━━ Entries shown

### config.mk
export PLATFORM = sky130hd
export DESIGN_NAME = read_cache
export DESIGN_NICKNAME = d
export VERILOG_FILES = /design/src/hdl/wb_pkg.sv /design/src/hdl/mem_host_pkg.sv /design/src/hdl/read_cache.sv
export VERILOG_INCLUDE_DIRS = /design/src /design/src/hdl
export SDC_FILE = /design/constraint.sdc
export NUM_CORES = 1
export LEC_CHECK = 0
export BUFFER_PORTS_ARGS = -buffer_cell sky130_fd_sc_hd__buf_2
export CORE_ASPECT_RATIO = 0.6
export CORE_MARGIN = 2
export CORE_UTILIZATION = 45
export DETAILED_ROUTE_END_ITERATION = 10
export PLACE_DENSITY_LB_ADDON = 0.08
export SYNTH_ARGS = -nofsm -noshare
export SYNTH_HDL_FRONTEND = slang
export SYNTH_SLANG_ARGS = --single-unit
### constraint.sdc
create_clock -name clk -period 7 [get_ports clk]
set_input_delay 1.75 -clock clk [delete_from_list [all_inputs] [get_ports clk]]
set_output_delay 1.75 -clock clk [all_outputs]
set_load 0.01 [all_outputs]
### src/hdl/mem_host_defs.svh
/* Memory host sizes, reset fill value and scramble key
   Key rule is shared by the scrambler and the store reset fill */
`ifndef MEM_HOST_DEFS_SVH
`define MEM_HOST_DEFS_SVH

`define MH_MEM_WORDS    64
`define MH_CACHE_LINES  8

// Field widths of the byte address, must agree with the sizes above
`define MH_IDX_BITS     6
`define MH_LINE_BITS    3
`define MH_TAG_BITS     (`MH_IDX_BITS - `MH_LINE_BITS)

`define MH_FILL_BASE    32'hFEDC_BA98   // Word i reads back base + i
`define MH_SCRAMBLE_KEY 32'h5A3C_96E1

// Base key XOR word index repeated up to 32 bits, top bits dropped
`define MH_KEY(idx) \
    (`MH_SCRAMBLE_KEY ^ \
     32'({((32 + `MH_IDX_BITS - 1) / `MH_IDX_BITS){idx}}))

`endif

### src/hdl/wb_pkg.sv
/* Wishbone classic bus types for the memory host */
package wb_pkg;

    // Data bus, one 32-bit word
    typedef logic [31:0] wb_data_t;

    // Byte address as driven by the master
    typedef logic [31:0] wb_addr_t;

    // One select bit per data byte
    typedef logic [3:0] wb_sel_t;

endpackage

### src/hdl/mem_host_pkg.sv
/* Storage and address types of the memory host
   Byte address decoded as store word index or as cache tag and line */
`include "mem_host_defs.svh"

package mem_host_pkg;

    typedef logic [`MH_IDX_BITS-1:0]  word_idx_t;
    typedef logic [`MH_LINE_BITS-1:0] line_idx_t;
    typedef logic [`MH_TAG_BITS-1:0]  tag_t;

    // Store view of a byte address
    typedef struct packed {
        logic [31-`MH_IDX_BITS-2:0] unused;  // Ignored, addresses wrap
        word_idx_t                  idx;
        logic [1:0]                 ofs;
    } word_view_t;

    // Cache view of the same address
    typedef struct packed {
        logic [31-`MH_IDX_BITS-2:0] unused;
        tag_t                       tag;
        line_idx_t                  line;
        logic [1:0]                 ofs;
    } cache_view_t;

    typedef union packed {
        word_view_t  word;
        cache_view_t cache;
    } mem_addr_u;

    typedef enum logic [1:0] {
        IDLE,
        DECODE,
        ACCESS,
        COMPLETE
    } access_state_e;

endpackage

### src/hdl/read_cache.sv
/* Direct-mapped read cache, 8 lines of one word with tag and valid
   Filled on read misses, byte-updated by writes that hit */
`timescale 1ns/1ps
`include "mem_host_defs.svh"

module read_cache
    import wb_pkg::*;
    import mem_host_pkg::*;
(
    input  logic      clk,
    input  logic      rst,
    input  word_idx_t word_idx,
    input  logic      fill,
    input  logic      wr,
    input  wb_data_t  fill_data,
    input  wb_data_t  wr_data,
    input  wb_sel_t   byte_en,
    output logic      hit,
    output wb_data_t  rdata
);

    wb_data_t                   line_data [`MH_CACHE_LINES];
    tag_t                       line_tag  [`MH_CACHE_LINES];
    logic [`MH_CACHE_LINES-1:0] line_valid;

    mem_addr_u lookup;
    line_idx_t line;
    tag_t      tag;

    // Rebuild a word-aligned address and read it through the cache view
    assign lookup = {{(32 - `MH_IDX_BITS - 2){1'b0}}, word_idx, 2'b00};
    assign line   = lookup.cache.line;
    assign tag    = lookup.cache.tag;

    assign hit   = line_valid[line] && (line_tag[line] == tag);
    assign rdata = line_data[line];

    always_ff @(posedge clk or posedge rst) begin
        if (rst) begin
            line_valid <= '0;
        end else if (fill) begin
            line_valid[line] <= 1'b1;
        end
    end

    always_ff @(posedge clk) begin
        if (fill) begin
            line_data[line] <= fill_data;   // Whole line replaced
            line_tag[line]  <= tag;
        end else if (wr && hit) begin
            // Write miss leaves the cache alone
            for (int b = 0; b < 4; b++) begin
                if (byte_en[b]) begin
                    line_data[line][8*b +: 8] <= wr_data[8*b +: 8];
                end
            end
        end
    end

endmodule

* Word-level counts from Yosys, hierarchy flattened *
Memory sizes are Yosys's and may differ from the RTL's.
Index checks and enable logic that the tools add are counted.

cells by class
  $lt $le $gt $ge = 2
  eq/ne operators = 1
  multiplexer cells = 26
  bitwise logic cells = 5
  reductions and logical operators = 3

operators by type and width
  cell                                                  count
  two-way mux 8 bit                                     4
  two-way mux 1 bit                                     20
  bitwise OR 8 bit                                      1
  < comparator 3 x 4 -> 1 bit (second input constant)   1
  bitwise OR 1 bit                                      4
  binary-select mux 1 bit (select 3 bit)                1
  demux 1 bit (select 3 bit)                            1
  equality test 3 bit                                   1
  >= comparator 3 x 1 -> 1 bit (second input constant)  1
  logical AND 1 bit                                     3

word-level totals
  flip-flop bits (word level) = 8
  bits in writable memories = 280
  bits of input ports = 78
  output and inout bits = 33
  word-level logic and storage cells = 40
  memories = 2

memory list
  name       words  bits a word  rd ports  clocked after Yosys merged registers in  wr ports  RTL line          text
  line_data  8      32           1         0                                        1         read_cache.sv:22  wb_data_t line_data [`MH_CACHE_LINES];
  line_tag   8      3            1         0                                        1         read_cache.sv:23  tag_t line_tag [`MH_CACHE_LINES];

* Logic depth before layout (Yosys ltp) *
  depth in word-level cells = 8
  mapped depth = 9
  depth with buffers taken out = 5

* Least setup slack after synthesis *
Ideal clock, no wire load.

  path type = input to output
  start = in word_idx[0]
  end = out hit
  arrival = 3725 ps
  data required time = 5250 ps
  setup slack = 1525 ps
  cell stages on the path = 9
  cell sequence = buf_6 -> buf_6 -> mux2i_1 -> mux4_2 -> xnor2_2 -> or4_1 -> buf_2 -> buf_6 -> inv_1

between the ends
  longest elaborated chain between the ends = 3
  elaborated cells between the ends (all ways) = 5

ends and longest elaborated chain
  item                                                                          RTL line          text
  start, declared                                                               read_cache.sv:12  input word_idx_t word_idx,
  memory (8 x 3 bit) or binary-select mux 1 bit (select 3 bit) (tied branches)  n/a
  equality test 3 bit or two-way mux 1 bit (tied branches)                      read_cache.sv:35  assign hit = line_valid[line] && (line_tag[line] == tag);
  logical AND 1 bit (*)                                                         read_cache.sv:35
  end, declared                                                                 read_cache.sv:18  output logic hit,

Every way passes the cells marked *; elsewhere a longest branch is shown, timed or not. The select of a mux whose other input is x is not followed.

* Worst setup path after layout *
  start = in word_idx[0]
  end = out rdata[13]

between the ends
  longest elaborated chain between the ends = 1

ends and longest elaborated chain
  item                 RTL line          text
  memory (8 x 32 bit)  n/a
  end, declared        read_cache.sv:19  output wb_data_t rdata

No other way between the ends.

━━━━

- Task item
Among the lines above, repeat exactly those from the line with "for (int b = 0; b < 4; b++) begin" to the line with "memory list", counting both ends.

- Answer area
            for (int b = 0; b < 4; b++) begin
                if (byte_en[b]) begin
                    line_data[line][8*b +: 8] <= wr_data[8*b +: 8];
                end
            end
        end
    end

endmodule

* Word-level counts from Yosys, hierarchy flattened *
Memory sizes are Yosys's and may differ from the RTL's.
Index checks and enable logic that the tools add are counted.

cells by class
  $lt $le $gt $ge = 2
  eq/ne operators = 1
  multiplexer cells = 26
  bitwise logic cells = 5
  reductions and logical operators = 3

operators by type and width
  cell                                                  count
  two-way mux 8 bit                                     4
  two-way mux 1 bit                                     20
  bitwise OR 8 bit                                      1
  < comparator 3 x 4 -> 1 bit (second input constant)   1
  bitwise OR 1 bit                                      4
  binary-select mux 1 bit (select 3 bit)                1
  demux 1 bit (select 3 bit)                            1
  equality test 3 bit                                   1
  >= comparator 3 x 1 -> 1 bit (second input constant)  1
  logical AND 1 bit                                     3

word-level totals
  flip-flop bits (word level) = 8
  bits in writable memories = 280
  bits of input ports = 78
  output and inout bits = 33
  word-level logic and storage cells = 40
  memories = 2

memory list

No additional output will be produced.